The dynamic knee valgus during common athletic tasks has been postulated as a risk factor for knee injuries [15,16], and can be assessed using a number of different screening tests [2,4,7,8]. The majority of previous investigations have recorded and assessed the lower limb kinematics through a 3D video. However, recent studies have started to incorporate 2D video analysis, due to its availability and ease of use [10]. The validity of 2D video analysis assessment for FPPA, compared with 3D analysis, has previously been established [3,17] so the method does provide a viable alternative. There has been a lack of the reliability data from 2D video analysis when measuring variables, such as the knee valgus angle during a horizontal hop for distance, and in the crossover hop test, despite them forming the core of many return to sport criteria.

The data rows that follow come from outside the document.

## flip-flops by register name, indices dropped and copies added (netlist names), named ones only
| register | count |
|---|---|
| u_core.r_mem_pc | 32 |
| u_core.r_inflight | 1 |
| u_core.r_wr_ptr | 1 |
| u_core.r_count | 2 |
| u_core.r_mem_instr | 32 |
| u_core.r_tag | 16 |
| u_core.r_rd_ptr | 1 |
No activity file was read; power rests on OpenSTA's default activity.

The current study’s principle objective has been to evaluate the between days reliability of 2D video analysis of FPPA on each of the 4 landings during crossover hop tests, with the analysis of FPPA being shown to be reliable by good or excellent ICC values. These results provide addition evidence about 2D video analysis reliability, the practical use of this method will be enhanced for the future.

The current study’s findings highlight that moderate ICCs during the 4th landing for both legs, which were the final landing during the crossover hop test (ICCRT = 0.51; ICCLT = 0.59), showing that the FPPA during the final landing was the most inconsistent, this might be related to fatigue and requires further study. Similarly, the right leg showed noticeably increased FPPA on the 1st and 3rd landings, this may relate to poor control of motion in that particularly direction by that limb, again this requires further study to clarify the exact reasons.

It remains unclear whether age or participant’s degree of physical fitness can influence FPPA. Thus, the findings may not be transferrable between professional competing athletes, injured individuals, or to differentiate between adolescents and older people, which creates the necessity for continual research through different populations.

Practical Applications

Most of previous studies measuring knee valgus angle (FPPA) involved several types of tests or landing tasks. This is the first study to assess FPPA during landing whilst undertaking a frequently used FPT such as crosses over hop. The strong reliability and relatively low SEM may make it possible for researchers to use one task, such as a crossover hop test to assess knee valgus angles and the functional performance at the same time, which will ultimately save athletes and researcher’s time, as well as create fatigue reduction from over testing.